One week after NASA announced new launch dates for two upcoming Artemis missions, officials were already saying that the agency may not be able to stick to the new schedule.

At a hearing on Wednesday, Rep. Frank Lucas (R-OK), the chair of the House Science, Space, and Technology Committee, asked a government auditor and NASA’s acting inspector general whether they thought the new plan to delay Artemis II and III was realistic.

The answer was no, especially for the Artemis III mission to put human boots on the lunar surface. 

The timeline: NASA announced last week that the Artemis II mission to circle the Moon would launch in September 2025, nearly a year later than originally planned. The Artemis III lunar landing mission would then launch in September 2026. Catherine Koerner, NASA’s associate administrator for the exploration systems development mission directorate, defended the Artemis II timeline, saying it gave the agency plenty of time to address technical issues raised by Artemis I. 

But, looking farther out, a single year between flights likely won’t give NASA enough time to investigate any questions raised by Artemis II and incorporate any lessons learned into Artemis III, William Russell, the GAO’s director of contracting and national security acquisitions, told lawmakers, adding that there will be nearly three years between Artemis I and II if the second mission does launch in 2025.

Others who were testifying put it more bluntly. “I don’t think the Artemis III landing mission is at all realistically scheduled,” said Michael Griffin, former NASA chief and co-president of LogiQ.

$$$: Officials also raised concerns about NASA’s lack of transparency about the cost of the Artemis program. Russell said that the space agency still hasn’t established an official cost estimate for Artemis III, despite the GAO recommending that the agency do so in 2019. 

George Scott, NASA’s acting inspector general, added that the space agency has not shared cost and schedule commitments for Artemis, making it hard for lawmakers to hold them accountable when delays or cost overruns occur.

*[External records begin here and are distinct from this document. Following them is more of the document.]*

==> src/rtl/sync_fifo.sv <==
// Single-clock FIFO with FWFT/registered read, programmable thresholds, flush, sticky errors, watermark.
// Latency: status 1 cycle after a fire; FWFT=1 data visible 1 cycle after write, FWFT=0 data 1 cycle after rd_fire.
// Backpressure: writes dropped (overflow) when full unless a read fires the same cycle; reads while empty set underflow.
// Ports: clk, rst (sync, active-high), flush, wr_en/wr_data/full/almost_full/af_thresh,
//        rd_en/rd_data/rd_valid/empty/almost_empty/ae_thresh, count, peak, overflow, underflow, err_clr.
module sync_fifo
    import fifo_pkg::*;
#(
    parameter int WIDTH      = 72,
    parameter int DEPTH      = 32,
    parameter int ADDR_WIDTH = $clog2(DEPTH),
    parameter int FWFT       = 0,
    parameter int BOOT_COUNT = 0
) (
    input  logic                  clk,
    input  logic                  rst,
    input  logic                  flush,
    input  logic                  wr_en,
    input  logic [WIDTH-1:0]      wr_data,
    output logic                  full,
    output logic                  almost_full,
    input  logic [ADDR_WIDTH:0]   af_thresh,
    input  logic                  rd_en,
    output logic [WIDTH-1:0]      rd_data,
    output logic                  rd_valid,
    output logic                  empty,
    output logic                  almost_empty,
    input  logic [ADDR_WIDTH:0]   ae_thresh,
    output logic [ADDR_WIDTH:0]   count,
    output logic [ADDR_WIDTH:0]   peak,
    output logic                  overflow,
    output logic                  underflow,
    input  logic                  err_clr
);

    localparam int PTR_W = fifo_ptr_width(DEPTH);

    if (!fifo_cfg_ok(DEPTH, BOOT_COUNT)) begin : g_bad_cfg
        $error("sync_fifo: DEPTH must be a power of 2 >= 4 and BOOT_COUNT must be 0..DEPTH");
    end

    logic [PTR_W-1:0] wr_ptr, rd_ptr;
    logic [PTR_W-1:0] wr_ptr_nxt, rd_ptr_nxt;
    logic [PTR_W-1:0] count_nxt;
    logic             wr_fire, rd_fire;
    logic             ovf_set, udf_set;

    // Status is derived purely from registered pointers.
    assign count        = wr_ptr - rd_ptr;
    assign full         = (count == PTR_W'(DEPTH));
    assign empty        = (count == '0);
    assign almost_full  = (count >= af_thresh);
    assign almost_empty = (count <= ae_thresh);

    // Flush suppresses both handshakes and any error reporting in its cycle.
    assign rd_fire = rd_en & ~flush & ~empty;
    assign wr_fire = wr_en & ~flush & (~full | rd_fire);
    assign ovf_set = wr_en & ~flush & ~wr_fire;
    assign udf_set = rd_en & ~flush & empty;

    always_comb begin
        wr_ptr_nxt = wr_ptr;
        rd_ptr_nxt = rd_ptr;
        if (flush) begin
            wr_ptr_nxt = '0;
            rd_ptr_nxt = '0;
        end else begin
            if (wr_fire) wr_ptr_nxt = wr_ptr + 1'b1;
            if (rd_fire) rd_ptr_nxt = rd_ptr + 1'b1;
        end
        count_nxt = wr_ptr_nxt - rd_ptr_nxt;
    end

    always_ff @(posedge clk) begin
        if (rst) begin
            wr_ptr    <= PTR_W'(BOOT_COUNT);
            rd_ptr    <= '0;
            overflow  <= 1'b0;
            underflow <= 1'b0;
            peak      <= PTR_W'(BOOT_COUNT);
        end else begin
            wr_ptr <= wr_ptr_nxt;
            rd_ptr <= rd_ptr_nxt;

            // A new error in the same cycle as err_clr must not be lost.
            if (ovf_set)      overflow <= 1'b1;
            else if (err_clr) overflow <= 1'b0;

            if (udf_set)      underflow <= 1'b1;
            else if (err_clr) underflow <= 1'b0;

            // err_clr restarts the watermark from present occupancy, still tracking this cycle's change.
            if (err_clr)                peak <= (count_nxt > count) ? count_nxt : count;
            else if (count_nxt > peak)  peak <= count_nxt;
        end
    end

    fifo_ram #(
        .WIDTH      (WIDTH),
        .DEPTH      (DEPTH),
        .FWFT       (FWFT),
        .ADDR_WIDTH (ADDR_WIDTH)
    ) u_ram (
        .clk     (clk),
        .rst     (rst),
        .wr_en   (wr_fire),
        .wr_addr (wr_ptr[ADDR_WIDTH-1:0]),
        .wr_data (wr_data),
        .rd_en   (rd_fire),
        .rd_addr (rd_ptr[ADDR_WIDTH-1:0]),
        .rd_data (rd_data)
    );

    generate
        if (FWFT != 0) begin : g_fwft_vld
            assign rd_valid = ~empty;
        end else begin : g_reg_vld
            always_ff @(posedge clk) begin
                if (rst) rd_valid <= 1'b0;
                else     rd_valid <= rd_fire;
            end
        end
    endgenerate

endmodule
File: config.mk
export PLATFORM = sky130hd
export DESIGN_NAME = serial_subtractor_ctrl
export DESIGN_NICKNAME = d
export VERILOG_FILES = /design/src/rtl/serial_subtractor_ctrl.sv
export SDC_FILE = /design/constraint.sdc
export NUM_CORES = 1
export LEC_CHECK = 0
export ABC_AREA = 1
export CAP_MARGIN = 40
export CORE_ASPECT_RATIO = 0.5
export CORE_UTILIZATION = 47
export CTS_CLUSTER_DIAMETER = 120
export CTS_CLUSTER_SIZE = 12
export DETAILED_ROUTE_END_ITERATION = 6
export MAX_ROUTING_LAYER = met4
export PLACE_DENSITY = 0.74
export SLEW_MARGIN = 5
export SYNTH_ARGS = -nofsm -noshare
export SYNTH_HDL_FRONTEND = slang
export SYNTH_SLANG_ARGS = --single-unit
File: constraint.sdc
create_clock -name clk -period 1.29 [get_ports clk]
set_clock_uncertainty 0.2 [all_clocks]
set_input_delay 0.258 -clock clk [delete_from_list [all_inputs] [get_ports clk]]
set_output_delay 0.258 -clock clk [all_outputs]
set_load 0.02 [all_outputs]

“Without the agency fully accounting for and accurately reporting the overall cost of current and future missions, it will be difficult for Congress to make informed decisions about NASA’s long-term funding needs,” Scott said. “Without credible, complete, and transparent cost and schedule estimates, NASA will be hard pressed to achieve meaningful cost savings, a key step to making Artemis truly sustainable over time.”